John put the ambulance in park, and she leaped from the cab.

“Let’s go!” she said, grabbing the jump bag.

Ella strode toward a woman in shorts, t-shirt, and sweatband, who was wringing her hands next to a still figure on the ground. John followed behind.

“What’s the problem?” Ella asked.

“This kid here!” the jogger cried. “He won’t wake up. I didn’t want to do CPR. I don’t even know him!”

The young man lay curled next to a tombstone. Simon Radzeski, Sr. 1970 - 2020. Faithful husband. Loving father. Host to dead addict. The young man seemed to be in his early twenties, but his emaciated form made any determination of an exact age impossible. His closed eyes sunk into purple depressions. His bones jutted from his ripped clothes. An empty syringe lay beside him.

“You did your best,” Ella said, patting the woman’s arm.

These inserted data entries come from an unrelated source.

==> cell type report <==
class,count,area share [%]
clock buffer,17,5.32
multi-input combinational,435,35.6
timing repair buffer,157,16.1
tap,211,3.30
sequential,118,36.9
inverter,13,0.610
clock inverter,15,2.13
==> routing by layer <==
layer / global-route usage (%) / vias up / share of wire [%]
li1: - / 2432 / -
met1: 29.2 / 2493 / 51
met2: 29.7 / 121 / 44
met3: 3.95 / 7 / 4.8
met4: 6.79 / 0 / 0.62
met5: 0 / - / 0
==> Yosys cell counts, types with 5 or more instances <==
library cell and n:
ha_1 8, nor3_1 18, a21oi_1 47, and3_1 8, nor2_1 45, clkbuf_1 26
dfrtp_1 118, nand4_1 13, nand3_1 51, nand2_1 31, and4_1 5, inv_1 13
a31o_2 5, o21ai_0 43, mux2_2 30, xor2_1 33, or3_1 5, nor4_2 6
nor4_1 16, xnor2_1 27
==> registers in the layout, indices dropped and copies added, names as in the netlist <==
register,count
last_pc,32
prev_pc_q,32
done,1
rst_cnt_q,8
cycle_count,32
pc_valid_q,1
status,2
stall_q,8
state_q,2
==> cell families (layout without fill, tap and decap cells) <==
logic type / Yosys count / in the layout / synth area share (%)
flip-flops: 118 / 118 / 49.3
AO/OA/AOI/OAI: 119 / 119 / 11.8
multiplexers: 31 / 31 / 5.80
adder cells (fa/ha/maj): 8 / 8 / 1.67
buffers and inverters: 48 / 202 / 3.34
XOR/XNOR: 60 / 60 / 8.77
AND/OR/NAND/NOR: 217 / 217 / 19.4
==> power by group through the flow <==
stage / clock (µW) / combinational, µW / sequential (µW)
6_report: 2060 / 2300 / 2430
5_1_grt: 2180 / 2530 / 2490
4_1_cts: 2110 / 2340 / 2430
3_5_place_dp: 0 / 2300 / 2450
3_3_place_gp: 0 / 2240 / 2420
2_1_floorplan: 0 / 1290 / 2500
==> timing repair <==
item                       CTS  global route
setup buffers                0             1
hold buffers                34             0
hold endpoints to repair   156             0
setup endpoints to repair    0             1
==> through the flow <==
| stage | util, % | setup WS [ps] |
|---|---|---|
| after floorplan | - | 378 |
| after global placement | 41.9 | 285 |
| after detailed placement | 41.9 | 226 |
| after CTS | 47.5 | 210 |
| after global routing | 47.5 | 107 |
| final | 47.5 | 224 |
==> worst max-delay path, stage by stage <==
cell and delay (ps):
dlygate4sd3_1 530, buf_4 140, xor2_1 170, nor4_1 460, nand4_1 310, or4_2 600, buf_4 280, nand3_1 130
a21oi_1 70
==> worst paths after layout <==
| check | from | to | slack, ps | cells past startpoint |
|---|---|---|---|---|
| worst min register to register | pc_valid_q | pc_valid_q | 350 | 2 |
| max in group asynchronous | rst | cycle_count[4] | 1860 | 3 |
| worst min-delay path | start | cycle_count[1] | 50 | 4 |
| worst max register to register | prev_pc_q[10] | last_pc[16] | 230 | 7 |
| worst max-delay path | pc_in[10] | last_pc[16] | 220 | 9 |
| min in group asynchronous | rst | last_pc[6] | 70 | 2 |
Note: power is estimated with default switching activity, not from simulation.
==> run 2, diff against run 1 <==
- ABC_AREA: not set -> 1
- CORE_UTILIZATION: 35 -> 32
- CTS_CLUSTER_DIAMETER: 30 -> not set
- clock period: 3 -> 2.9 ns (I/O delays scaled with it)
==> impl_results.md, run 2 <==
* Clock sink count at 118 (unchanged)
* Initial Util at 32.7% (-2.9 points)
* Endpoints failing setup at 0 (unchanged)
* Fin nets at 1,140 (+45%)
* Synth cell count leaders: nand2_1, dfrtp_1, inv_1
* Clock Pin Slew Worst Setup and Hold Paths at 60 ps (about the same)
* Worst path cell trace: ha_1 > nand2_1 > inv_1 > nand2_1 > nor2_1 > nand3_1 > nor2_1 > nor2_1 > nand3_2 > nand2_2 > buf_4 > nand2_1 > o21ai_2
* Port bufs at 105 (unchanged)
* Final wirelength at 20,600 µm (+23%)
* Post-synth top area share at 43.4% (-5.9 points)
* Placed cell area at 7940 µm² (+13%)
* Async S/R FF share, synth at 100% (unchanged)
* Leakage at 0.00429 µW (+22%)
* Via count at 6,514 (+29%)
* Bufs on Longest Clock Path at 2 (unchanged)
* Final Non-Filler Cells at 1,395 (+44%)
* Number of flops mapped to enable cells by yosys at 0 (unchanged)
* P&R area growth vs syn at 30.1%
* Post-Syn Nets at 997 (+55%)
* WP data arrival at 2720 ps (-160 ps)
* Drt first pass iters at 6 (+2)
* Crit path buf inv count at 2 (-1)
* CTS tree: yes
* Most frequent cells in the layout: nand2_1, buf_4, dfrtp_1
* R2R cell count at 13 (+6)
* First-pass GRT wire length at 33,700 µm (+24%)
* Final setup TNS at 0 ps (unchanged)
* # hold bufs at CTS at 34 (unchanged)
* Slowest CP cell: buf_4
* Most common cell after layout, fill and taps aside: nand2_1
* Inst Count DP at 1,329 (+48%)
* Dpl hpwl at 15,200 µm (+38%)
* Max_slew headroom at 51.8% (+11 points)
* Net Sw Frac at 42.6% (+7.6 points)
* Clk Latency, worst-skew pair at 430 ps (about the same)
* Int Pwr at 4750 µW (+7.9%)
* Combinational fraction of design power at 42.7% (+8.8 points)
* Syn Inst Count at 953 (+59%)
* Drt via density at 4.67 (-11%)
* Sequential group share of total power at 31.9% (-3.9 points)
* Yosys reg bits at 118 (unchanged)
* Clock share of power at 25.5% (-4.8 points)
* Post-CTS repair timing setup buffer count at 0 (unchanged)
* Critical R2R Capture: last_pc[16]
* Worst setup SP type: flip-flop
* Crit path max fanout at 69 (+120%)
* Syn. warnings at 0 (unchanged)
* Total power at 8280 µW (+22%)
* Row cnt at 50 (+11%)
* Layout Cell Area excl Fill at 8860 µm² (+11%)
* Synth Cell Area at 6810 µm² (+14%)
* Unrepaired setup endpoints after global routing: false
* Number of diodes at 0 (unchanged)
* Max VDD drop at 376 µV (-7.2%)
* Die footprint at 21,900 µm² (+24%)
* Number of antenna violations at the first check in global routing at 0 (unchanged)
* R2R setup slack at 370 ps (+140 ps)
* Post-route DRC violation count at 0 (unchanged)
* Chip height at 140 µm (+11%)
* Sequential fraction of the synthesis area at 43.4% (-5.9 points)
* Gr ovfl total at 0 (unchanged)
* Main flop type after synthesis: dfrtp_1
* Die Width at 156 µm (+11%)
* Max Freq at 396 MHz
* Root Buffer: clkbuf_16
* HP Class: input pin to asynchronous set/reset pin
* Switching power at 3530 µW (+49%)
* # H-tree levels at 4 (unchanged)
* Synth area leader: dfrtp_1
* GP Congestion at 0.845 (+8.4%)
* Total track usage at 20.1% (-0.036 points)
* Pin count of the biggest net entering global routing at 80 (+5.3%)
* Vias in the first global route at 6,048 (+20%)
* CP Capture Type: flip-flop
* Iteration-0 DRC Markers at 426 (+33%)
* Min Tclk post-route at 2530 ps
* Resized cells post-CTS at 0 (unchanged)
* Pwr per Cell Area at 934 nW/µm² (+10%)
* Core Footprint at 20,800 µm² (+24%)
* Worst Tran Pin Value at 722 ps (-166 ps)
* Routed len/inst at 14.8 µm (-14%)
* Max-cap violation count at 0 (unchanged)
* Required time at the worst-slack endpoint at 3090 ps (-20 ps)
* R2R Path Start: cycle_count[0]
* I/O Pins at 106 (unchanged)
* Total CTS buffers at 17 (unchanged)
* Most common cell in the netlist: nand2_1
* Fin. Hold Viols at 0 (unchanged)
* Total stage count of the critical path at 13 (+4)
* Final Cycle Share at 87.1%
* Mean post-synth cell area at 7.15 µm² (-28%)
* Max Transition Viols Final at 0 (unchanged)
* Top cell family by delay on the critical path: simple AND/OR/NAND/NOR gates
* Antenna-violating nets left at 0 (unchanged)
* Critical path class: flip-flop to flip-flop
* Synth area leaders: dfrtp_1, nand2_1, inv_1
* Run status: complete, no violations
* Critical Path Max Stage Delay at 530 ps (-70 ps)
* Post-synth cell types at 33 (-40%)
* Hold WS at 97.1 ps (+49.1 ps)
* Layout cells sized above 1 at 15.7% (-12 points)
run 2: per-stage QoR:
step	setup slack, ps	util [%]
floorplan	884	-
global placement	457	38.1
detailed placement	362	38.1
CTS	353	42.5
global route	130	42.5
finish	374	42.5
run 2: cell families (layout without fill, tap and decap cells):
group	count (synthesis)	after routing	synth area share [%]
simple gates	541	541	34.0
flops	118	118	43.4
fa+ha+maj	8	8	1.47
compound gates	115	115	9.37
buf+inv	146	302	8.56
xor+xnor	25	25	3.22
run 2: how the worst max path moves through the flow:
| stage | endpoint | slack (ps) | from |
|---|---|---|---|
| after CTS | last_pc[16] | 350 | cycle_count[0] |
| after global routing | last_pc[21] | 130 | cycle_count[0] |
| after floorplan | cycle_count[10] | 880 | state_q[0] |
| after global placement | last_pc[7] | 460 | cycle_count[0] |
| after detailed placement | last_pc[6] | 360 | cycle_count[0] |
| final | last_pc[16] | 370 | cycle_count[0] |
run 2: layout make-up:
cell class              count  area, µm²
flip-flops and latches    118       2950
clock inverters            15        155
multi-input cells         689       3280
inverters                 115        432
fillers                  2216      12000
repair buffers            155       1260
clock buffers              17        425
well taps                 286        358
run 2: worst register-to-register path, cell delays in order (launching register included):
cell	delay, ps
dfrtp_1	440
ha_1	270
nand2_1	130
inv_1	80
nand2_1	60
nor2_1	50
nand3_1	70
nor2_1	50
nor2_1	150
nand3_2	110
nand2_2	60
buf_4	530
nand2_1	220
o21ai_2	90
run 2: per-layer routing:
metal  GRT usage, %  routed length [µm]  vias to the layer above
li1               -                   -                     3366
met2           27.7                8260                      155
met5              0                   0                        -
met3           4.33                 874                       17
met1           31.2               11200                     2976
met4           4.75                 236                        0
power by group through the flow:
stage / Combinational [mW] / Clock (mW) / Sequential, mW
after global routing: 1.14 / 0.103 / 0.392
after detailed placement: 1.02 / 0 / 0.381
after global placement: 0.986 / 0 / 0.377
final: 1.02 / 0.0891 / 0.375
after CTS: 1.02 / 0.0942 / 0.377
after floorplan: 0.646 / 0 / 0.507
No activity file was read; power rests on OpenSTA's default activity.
`src/rtl/fifo_uart_tx_if.sv`:
```
// Read-port bundle between a first-word-fall-through byte FIFO and its UART drain.
// master = FIFO side (presents head word), slave = drain side (issues pops).
interface fifo_uart_tx_if #(
    parameter int unsigned DATA_WIDTH = 8
) ();
    logic                  fifo_empty;
    logic [DATA_WIDTH-1:0] fifo_data;
    logic                  fifo_deq;

    modport master (
        output fifo_empty,
        output fifo_data,
        input  fifo_deq
    );

    modport slave (
        input  fifo_empty,
        input  fifo_data,
        output fifo_deq
    );
endinterface

```
`src/rtl/fifo_uart_tx.sv`:
```
// Pops bytes from a fall-through FIFO and shifts each out as a start/data(LSB first)/stop
// serial frame; tx and done are registered, fifo_deq is the only combinational output.
module fifo_uart_tx #(
    parameter int unsigned DATA_WIDTH   = 8,
    parameter int unsigned CLKS_PER_BIT = 16
) (
    input  logic          clk,
    input  logic          rst,
    fifo_uart_tx_if.slave fifo,
    output logic          tx,
    output logic          busy,
    output logic          done
);
    localparam int unsigned BAUD_W = (CLKS_PER_BIT > 1) ? $clog2(CLKS_PER_BIT) : 1;
    localparam int unsigned IDX_W  = (DATA_WIDTH > 1) ? $clog2(DATA_WIDTH) : 1;
    localparam logic [BAUD_W-1:0] BAUD_LAST = BAUD_W'(CLKS_PER_BIT - 1);
    localparam logic [IDX_W-1:0]  IDX_LAST  = IDX_W'(DATA_WIDTH - 1);

    typedef enum logic [1:0] {
        IDLE,
        START,
        DATA,
        STOP
    } state_t;

    state_t                r_state, w_state_nxt;
    logic [DATA_WIDTH-1:0] r_shreg, w_shreg_nxt;
    logic [BAUD_W-1:0]     r_baud,  w_baud_nxt;
    logic [IDX_W-1:0]      r_idx,   w_idx_nxt;
    logic                  r_tx,    w_tx_nxt;
    logic                  r_done,  w_done_nxt;
    logic                  w_deq;
    logic                  w_bit_end;

    always_ff @(posedge clk) begin
        if (rst) begin
            r_state <= IDLE;
            r_shreg <= '0;
            r_baud  <= '0;
            r_idx   <= '0;
            r_tx    <= 1'b1;
            r_done  <= 1'b0;
        end else begin
            r_state <= w_state_nxt;
            r_shreg <= w_shreg_nxt;
            r_baud  <= w_baud_nxt;
            r_idx   <= w_idx_nxt;
            r_tx    <= w_tx_nxt;
            r_done  <= w_done_nxt;
        end
    end

    always_comb begin
        w_deq       = (r_state == IDLE) && !fifo.fifo_empty && !rst;
        w_bit_end   = (r_baud == BAUD_LAST);
        w_state_nxt = r_state;
        w_shreg_nxt = r_shreg;
        w_baud_nxt  = r_baud + BAUD_W'(1);
        w_idx_nxt   = r_idx;
        w_tx_nxt    = r_tx;
        w_done_nxt  = 1'b0;

        unique case (r_state)
            IDLE: begin
                w_baud_nxt = '0;
                if (w_deq) begin
                    w_shreg_nxt = fifo.fifo_data;
                    w_idx_nxt   = '0;
                    w_tx_nxt    = 1'b0;
                    w_state_nxt = START;
                end
            end
            START: begin
                if (w_bit_end) begin
                    w_baud_nxt  = '0;
                    w_tx_nxt    = r_shreg[0];
                    w_state_nxt = DATA;
                end
            end
            DATA: begin
                // tx is loaded with the bit that becomes shreg[0] after this shift
                if (w_bit_end) begin
                    w_baud_nxt  = '0;
                    w_shreg_nxt = r_shreg >> 1;
                    w_idx_nxt   = r_idx + IDX_W'(1);
                    w_tx_nxt    = w_shreg_nxt[0];
                    if (r_idx == IDX_LAST) begin
                        w_tx_nxt    = 1'b1;
                        w_state_nxt = STOP;
                    end
                end
            end
            STOP: begin
                if (w_bit_end) begin
                    w_baud_nxt  = '0;
                    w_done_nxt  = 1'b1;
                    w_state_nxt = IDLE;
                end
            end
            default: w_state_nxt = IDLE;
        endcase
    end

    assign fifo.fifo_deq = w_deq;
    assign tx            = r_tx;
    assign done          = r_done;
    assign busy          = (r_state != IDLE);
endmodule

```
`src/flat_wrapper.sv`:
```
// flat-port wrapper written by rule: the top's interface ports become plain ports
module fifo_uart_tx_flat 
#(
    parameter int unsigned DATA_WIDTH   = 8,
    parameter int unsigned CLKS_PER_BIT = 16
)
  (clk, rst, tx, busy, done, fifo_fifo_empty, fifo_fifo_data, fifo_fifo_deq);
  fifo_uart_tx_if #(.DATA_WIDTH(DATA_WIDTH)) fifo_i ();
  input  logic clk;
  input  logic rst;
  output logic tx;
  output logic busy;
  output logic done;
  input wire logic [$bits(fifo_i.fifo_empty)-1:0] fifo_fifo_empty;
  input wire logic [$bits(fifo_i.fifo_data)-1:0] fifo_fifo_data;
  output wire logic [$bits(fifo_i.fifo_deq)-1:0] fifo_fifo_deq;
  assign fifo_i.fifo_empty = fifo_fifo_empty;
  assign fifo_i.fifo_data = fifo_fifo_data;
  assign fifo_fifo_deq = fifo_i.fifo_deq;
  fifo_uart_tx #(.DATA_WIDTH(DATA_WIDTH), .CLKS_PER_BIT(CLKS_PER_BIT)) u_core (.clk(clk), .rst(rst), .fifo(fifo_i), .tx(tx), .busy(busy), .done(done));
endmodule
```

The jogger smiled, widely, happily. “Thank you for coming!” She moved back out of the way.

John knelt by the man and looked for signs of life. “No pulse. Start compressions.”

Ella reached to the man’s neck and paused.

“Ella! Get going!”

She ignored him and watched the pink line move. “I feel a pulse. Get the oxygen and hand me the Narcan.”

John’s lips parted. He sat back on his heels with his head tipped to the side and stared at her, dumbfounded.

“You heard me,” she said. “Hand it over.”

He dug in his bag for the Narcan nasal syringe and placed it in her outstretched palm. He slid the jump bag closer and assembled the oxygen.

Ella held the syringe to the man’s nose but only pretended to push it. She placed her hands on his face and studied his closed eyes, wondering whether it was the chill of death’s abatement she felt or only the coldness of wet cement as her hands pressed into the Avenue of the Stars. His color improved. And then his eyes blinked open, and he groaned into consciousness.

“Oh!” the jogger cried. “He’s alive!”

John placed the mask on the man’s face and reached for equipment to measure oxygen levels.